Adakalanya kita berada dalam posisi ingin mengomentari sesuatu atas kejadian, pendapat, ungkapan yang kita sendiri mendengar atau melihatnya langsung. Atau kadang juga terbaca pada media sosial yang begitu labil terus menerus bergerak atau pada tayangan chanel youtube. Banyak sekali tulisan atau video yang diunggah dengan rasa bangga tanpa merasa bersalah, tapi unggahan tersebut tidak benar, bersifat hoax, asal-asalan, fitnah, memutarbalik fakta yang menggelitik hati ingin segera berkomentar.
Berkomentar lahir dari alam pengetahuan seseorang. Komentar yang keluar dari orang per orang berbeda-beda sesuai dengan wawasan dan pengalaman si komentator. Dari komentar kita bisa mengira-ira seberapa dalam pengetahuan seseorang terhdap apa yang dikomentari. Juga kita bisa tahu watak dan karakternya. ‘Kepedulian’ seseorang terhadap sesuatu yang dikomentari juga bisa sebagai alat ukur rasa keinginan untuk ikut campur pada masalah orang lain yang sebenarnya tak berpengaruh pada person yang dikomentari.

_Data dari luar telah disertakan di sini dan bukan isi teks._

`src/rtl/store_buffer_if.sv`:
```
// Request/cache-port bundle for the posted-store buffer.
// Pure wiring; no timing of its own.
// Cache ready is carried back to the buffer as the only flow-control input.
`ifndef ADDR_WIDTH
`define ADDR_WIDTH 32
`endif
`ifndef DATA_WIDTH
`define DATA_WIDTH 32
`endif

interface store_buffer_if #(
  parameter int AW = `ADDR_WIDTH,
  parameter int DW = `DATA_WIDTH
);
  // Request side (EX-stage glue)
  logic          i_valid;
  logic          i_mem_action;
  logic [AW-1:0] i_addr;
  logic [DW-1:0] i_data;
  logic          o_stall;
  logic          o_fwd_valid;
  logic [DW-1:0] o_fwd_data;
  // Cache side
  logic          o_cache_valid;
  logic          o_cache_action;
  logic [AW-1:0] o_cache_addr;
  logic [DW-1:0] o_cache_data;
  logic          i_cache_ready;
  // Status
  logic          o_empty;
  logic          o_full;

  // Buffer side of the bundle
  modport slave (
    input  i_valid, i_mem_action, i_addr, i_data, i_cache_ready,
    output o_stall, o_fwd_valid, o_fwd_data,
    output o_cache_valid, o_cache_action, o_cache_addr, o_cache_data,
    output o_empty, o_full
  );

  // Requester / cache-model side of the bundle
  modport master (
    output i_valid, i_mem_action, i_addr, i_data, i_cache_ready,
    input  o_stall, o_fwd_valid, o_fwd_data,
    input  o_cache_valid, o_cache_action, o_cache_addr, o_cache_data,
    input  o_empty, o_full
  );
endinterface

```
`src/rtl/store_buffer.sv`:
```
// Posted-store FIFO in front of the d-cache port; loads bypass or resolve RAW.
// Latency: stores accepted in the same cycle, drain 1 entry/cycle while ready.
// Backpressure: o_stall when full (store), matched load (no fwd) or cache busy.
// Optional store-to-load forwarding: define STORE_FWD_EN.
`ifndef ADDR_WIDTH
`define ADDR_WIDTH 32
`endif
`ifndef DATA_WIDTH
`define DATA_WIDTH 32
`endif

module store_buffer #(
  parameter int DEPTH = 4,
  parameter int AW    = `ADDR_WIDTH,
  parameter int DW    = `DATA_WIDTH
) (
  input  logic          clk,
  input  logic          rst_n,
  store_buffer_if.slave bus
);
  localparam int PW = $clog2(DEPTH);
  localparam int CW = PW + 1;
  localparam logic READ  = 1'b0;
  localparam logic WRITE = 1'b1;

  logic [AW-1:0] mem_addr_q [DEPTH];
  logic [DW-1:0] mem_data_q [DEPTH];
  logic [PW-1:0] head_q, head_d;
  logic [PW-1:0] tail_q, tail_d;
  logic [CW-1:0] count_q, count_d;

  logic          empty, full;
  logic          req_vld, is_store, is_load;
  logic          hit;
  logic [DW-1:0] hit_data;
  logic          store_acc, load_bypass, drain_done;

  assign empty = (count_q == '0);
  assign full  = (count_q == CW'(DEPTH));

  // Requests are masked during reset so every output reads idle.
  assign req_vld  = bus.i_valid & rst_n;
  assign is_store = req_vld & (bus.i_mem_action == WRITE);
  assign is_load  = req_vld & (bus.i_mem_action == READ);

  // Scan live slots oldest to youngest; the last hit is the one nearest tail.
  always_comb begin
    hit      = 1'b0;
    hit_data = '0;
    for (int i = 0; i < DEPTH; i++) begin
      logic [PW-1:0] idx;
      idx = head_q + PW'(i);
      if ((CW'(i) < count_q) && (mem_addr_q[idx] == bus.i_addr)) begin
        hit      = 1'b1;
        hit_data = mem_data_q[idx];
      end
    end
  end

  // Full is judged on registered count, so a same-cycle drain cannot free a slot.
  assign store_acc   = is_store & ~full;
  // A load owns the cache port only when nothing pending aliases it.
  assign load_bypass = is_load & ~hit;
  assign drain_done  = ~load_bypass & ~empty & bus.i_cache_ready;

  // Cache port: bypassing load wins, otherwise the head store drains.
  always_comb begin
    bus.o_cache_valid  = 1'b0;
    bus.o_cache_action = READ;
    bus.o_cache_addr   = '0;
    bus.o_cache_data   = '0;
    if (load_bypass) begin
      bus.o_cache_valid  = 1'b1;
      bus.o_cache_action = READ;
      bus.o_cache_addr   = bus.i_addr;
    end else if (!empty) begin
      bus.o_cache_valid  = 1'b1;
      bus.o_cache_action = WRITE;
      bus.o_cache_addr   = mem_addr_q[head_q];
      bus.o_cache_data   = mem_data_q[head_q];
    end
  end

`ifdef STORE_FWD_EN
  // Aliased load is answered from the buffer and never stalls.
  always_comb begin
    bus.o_fwd_valid = is_load & hit;
    bus.o_fwd_data  = (is_load & hit) ? hit_data : '0;
    bus.o_stall     = (is_store & full) |
                      (load_bypass & ~bus.i_cache_ready);
  end
`else
  // Aliased load waits until the matching stores have drained.
  always_comb begin
    bus.o_fwd_valid = 1'b0;
    bus.o_fwd_data  = '0;
    bus.o_stall     = (is_store & full) |
                      (is_load & hit) |
                      (load_bypass & ~bus.i_cache_ready);
  end
  logic unused_hit_data;
  assign unused_hit_data = ^hit_data;
`endif

  assign bus.o_empty = empty;
  assign bus.o_full  = full;

  // Pointer and occupancy next-state; enqueue and drain together keep count.
  always_comb begin
    head_d  = drain_done ? head_q + PW'(1) : head_q;
    tail_d  = store_acc  ? tail_q + PW'(1) : tail_q;
    count_d = count_q;
    case ({store_acc, drain_done})
      2'b10:   count_d = count_q + CW'(1);
      2'b01:   count_d = count_q - CW'(1);
      default: count_d = count_q;
    endcase
  end

  // Control state; reset discards all pending entries.
  always_ff @(posedge clk or negedge rst_n) begin
    if (!rst_n) begin
      head_q  <= '0;
      tail_q  <= '0;
      count_q <= '0;
    end else begin
      head_q  <= head_d;
      tail_q  <= tail_d;
      count_q <= count_d;
    end
  end

  // Entry storage written at tail on an accepted store.
  always_ff @(posedge clk or negedge rst_n) begin
    if (!rst_n) begin
      for (int i = 0; i < DEPTH; i++) begin
        mem_addr_q[i] <= '0;
        mem_data_q[i] <= '0;
      end
    end else if (store_acc) begin
      mem_addr_q[tail_q] <= bus.i_addr;
      mem_data_q[tail_q] <= bus.i_data;
    end
  end
endmodule

```
`src/flat_wrapper.sv`:
```
// flat-port wrapper written by rule: the top's interface ports become plain ports
module store_buffer_flat 
#(
  parameter int DEPTH = 4,
  parameter int AW    = `ADDR_WIDTH,
  parameter int DW    = `DATA_WIDTH
)
  (clk, rst_n, bus_i_valid, bus_i_mem_action, bus_i_addr, bus_i_data, bus_i_cache_ready, bus_o_stall, bus_o_fwd_valid, bus_o_fwd_data, bus_o_cache_valid, bus_o_cache_action, bus_o_cache_addr, bus_o_cache_data, bus_o_empty, bus_o_full);
  store_buffer_if #(.AW(AW), .DW(DW)) bus_i ();
  input  logic clk;
  input  logic rst_n;
  input wire logic [$bits(bus_i.i_valid)-1:0] bus_i_valid;
  input wire logic [$bits(bus_i.i_mem_action)-1:0] bus_i_mem_action;
  input wire logic [$bits(bus_i.i_addr)-1:0] bus_i_addr;
  input wire logic [$bits(bus_i.i_data)-1:0] bus_i_data;
  input wire logic [$bits(bus_i.i_cache_ready)-1:0] bus_i_cache_ready;
  output wire logic [$bits(bus_i.o_stall)-1:0] bus_o_stall;
  output wire logic [$bits(bus_i.o_fwd_valid)-1:0] bus_o_fwd_valid;
  output wire logic [$bits(bus_i.o_fwd_data)-1:0] bus_o_fwd_data;
  output wire logic [$bits(bus_i.o_cache_valid)-1:0] bus_o_cache_valid;
  output wire logic [$bits(bus_i.o_cache_action)-1:0] bus_o_cache_action;
  output wire logic [$bits(bus_i.o_cache_addr)-1:0] bus_o_cache_addr;
  output wire logic [$bits(bus_i.o_cache_data)-1:0] bus_o_cache_data;
  output wire logic [$bits(bus_i.o_empty)-1:0] bus_o_empty;
  output wire logic [$bits(bus_i.o_full)-1:0] bus_o_full;
  assign bus_i.i_valid = bus_i_valid;
  assign bus_i.i_mem_action = bus_i_mem_action;
  assign bus_i.i_addr = bus_i_addr;
  assign bus_i.i_data = bus_i_data;
  assign bus_i.i_cache_ready = bus_i_cache_ready;
  assign bus_o_stall = bus_i.o_stall;
  assign bus_o_fwd_valid = bus_i.o_fwd_valid;
  assign bus_o_fwd_data = bus_i.o_fwd_data;
  assign bus_o_cache_valid = bus_i.o_cache_valid;
  assign bus_o_cache_action = bus_i.o_cache_action;
  assign bus_o_cache_addr = bus_i.o_cache_addr;
  assign bus_o_cache_data = bus_i.o_cache_data;
  assign bus_o_empty = bus_i.o_empty;
  assign bus_o_full = bus_i.o_full;
  store_buffer #(.DEPTH(DEPTH), .AW(AW), .DW(DW)) u_core (.clk(clk), .rst_n(rst_n), .bus(bus_i));
endmodule
```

Menahan komentar menjadi salah satu pilihan supaya kita menjadi orang yang seperti tidak mengikuti tindakan atau kelakuan orang lain yang sebenarnya tak perlu juga ikut campur dengan berkomentar. Rasa ingin berkomentar muncul karena ada semacam kepuasan jika ikut nimbrung pada masalah tertentu. Ada keinginan yang tersalurkan dan menjadi kesenangan tersendiri. Ada kepuasan tersendiri jika komentarnya seperti menyerang dan yang diserang merasa tersakiti. Sepertinya jahat, karena memang tujuan berbuat jahat supaya yang dijahati merasa tersakiti. Adakalanya menahan berkomentar memerlukan energi yang besar dan perlu memupuk jiwa besar yang terkadang tergoyang.
Menahan diri untuk tidak ikut berkomentar sambil membaca atau mendengar komentar orang lain adalah penyusuran kolom waktu yang mengasyikan dan menggemaskan. Muncul letupan-letupan kegeraman jika ada komentar-komentar yang terasa aneh, kreatif dan mengejutkan. Banyak ide-ide kreatif yang lahir seperti tak sengaja dan membuka jendela baru. Meski tak jarang ide komentari kreatif itu Sesutu yang menjengkelkan. Dan menhana diri untuk tidak berkomentar pada komentar yang menjengkelkan pun, punya keasyikan tersendiri. Jadi, ada sisi kesenangan pada sebuah komentar, tidak berkomentar dan mencermati komentar. Menahan diri tidak berkomentar dan menikmati yang dikomentari dan mencermati komentar, bisa menjadi pilihan agar tidak terjebak pada su’udzon dan fitnah.